Untitled (Group 67) consists of a white hemisphere (the igloo); a smaller, cylindrical, ribbed black object (the petrified thumb joint); and a delicate black hoop that looks as if it were made from wire wrapped in tiny chains. The simplicity of this grouping (three objects, either black or white, placed in a straight line) highlights the compositional method at play in all the work. The number, the colors and the shapes (an unfolding of a sphere in three variations) can be taken in at a glance. The separate sensory impressions are so polished and restrained that, just by sitting side by side, the three elements almost weave together into a single object, itself as quiet and self-effacing as its parts.

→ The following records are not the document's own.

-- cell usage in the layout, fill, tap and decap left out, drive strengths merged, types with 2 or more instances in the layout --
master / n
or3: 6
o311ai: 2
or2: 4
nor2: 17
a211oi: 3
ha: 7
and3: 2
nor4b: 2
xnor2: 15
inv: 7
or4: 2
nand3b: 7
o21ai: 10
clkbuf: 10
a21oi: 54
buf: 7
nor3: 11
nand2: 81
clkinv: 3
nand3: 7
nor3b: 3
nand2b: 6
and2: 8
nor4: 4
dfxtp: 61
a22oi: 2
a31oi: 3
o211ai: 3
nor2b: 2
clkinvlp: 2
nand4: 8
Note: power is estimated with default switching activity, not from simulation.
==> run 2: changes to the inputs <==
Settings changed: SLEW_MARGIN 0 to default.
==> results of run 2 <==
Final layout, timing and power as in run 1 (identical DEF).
--- src/rtl/alu_ctrl_pkg.sv ---
// Shared encodings for the registered ALU-control stage: opcode/funct
// values, ALU control codes, ALUOp values and the sequencing FSM states.
package alu_ctrl_pkg;

  localparam logic [5:0] OP_RTYPE = 6'b000000;
  localparam logic [5:0] OP_BGEZ  = 6'b000001;
  localparam logic [5:0] OP_BEQ   = 6'b000100;
  localparam logic [5:0] OP_BNE   = 6'b000101;
  localparam logic [5:0] OP_ADDI  = 6'b001000;
  localparam logic [5:0] OP_SLTI  = 6'b001010;
  localparam logic [5:0] OP_ANDI  = 6'b001100;
  localparam logic [5:0] OP_ORI   = 6'b001101;
  localparam logic [5:0] OP_LUI   = 6'b001111;
  localparam logic [5:0] OP_LB    = 6'b100000;
  localparam logic [5:0] OP_LH    = 6'b100001;
  localparam logic [5:0] OP_LW    = 6'b100011;
  localparam logic [5:0] OP_SB    = 6'b101000;
  localparam logic [5:0] OP_SH    = 6'b101001;
  localparam logic [5:0] OP_SW    = 6'b101011;
  localparam logic [5:0] OP_SUBI  = 6'b111111;

  localparam logic [5:0] FN_MULT  = 6'b011000;
  localparam logic [5:0] FN_MULTU = 6'b011001;
  localparam logic [5:0] FN_DIV   = 6'b011010;
  localparam logic [5:0] FN_DIVU  = 6'b011011;
  localparam logic [5:0] FN_ADD   = 6'b100000;
  localparam logic [5:0] FN_SUB   = 6'b100010;
  localparam logic [5:0] FN_AND   = 6'b100100;
  localparam logic [5:0] FN_OR    = 6'b100101;
  localparam logic [5:0] FN_NOR   = 6'b100111;
  localparam logic [5:0] FN_SLT   = 6'b101010;

  localparam logic [3:0] ALU_AND  = 4'b0000;
  localparam logic [3:0] ALU_OR   = 4'b0001;
  localparam logic [3:0] ALU_ADD  = 4'b0010;
  localparam logic [3:0] ALU_MUL  = 4'b0011;
  localparam logic [3:0] ALU_DIV  = 4'b0100;
  localparam logic [3:0] ALU_SUB  = 4'b0110;
  localparam logic [3:0] ALU_SLT  = 4'b0111;
  localparam logic [3:0] ALU_BNE  = 4'b1000;
  localparam logic [3:0] ALU_NOR  = 4'b1100;
  localparam logic [3:0] ALU_BGEZ = 4'b1110;
  localparam logic [3:0] ALU_LUI  = 4'b1111;

  localparam logic [1:0] ALUOP_ADD   = 2'b00;
  localparam logic [1:0] ALUOP_SUB   = 2'b01;
  localparam logic [1:0] ALUOP_FUNCT = 2'b10;

  typedef enum logic {
    ST_IDLE,
    ST_BUSY
  } state_t;

endpackage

The dynamism here is in that almost. The strong initial impression of polished smoothness slowly gives way to a series of subtle distinctions—the thumb joint is a deeper black than the hoop, there are minuscule bits of gray peeking through the igloo’s white paint, all the circles are more or less irregular—that make the process of looking into a pedagogy. It’s not about seeing but about learning to see, and the viewer is like a baby, trying for the first time to divide the world into separate pieces.
Photo: Matt Hoyt: Untitled (Group 67), 2009-11, 11/2 by 15 1/2 by 4 inches, and Untitled (Group 28), 2006-11, 4 1/2 by 18 by 5 inches, wooden shelves with mixed mediums; at Bureau.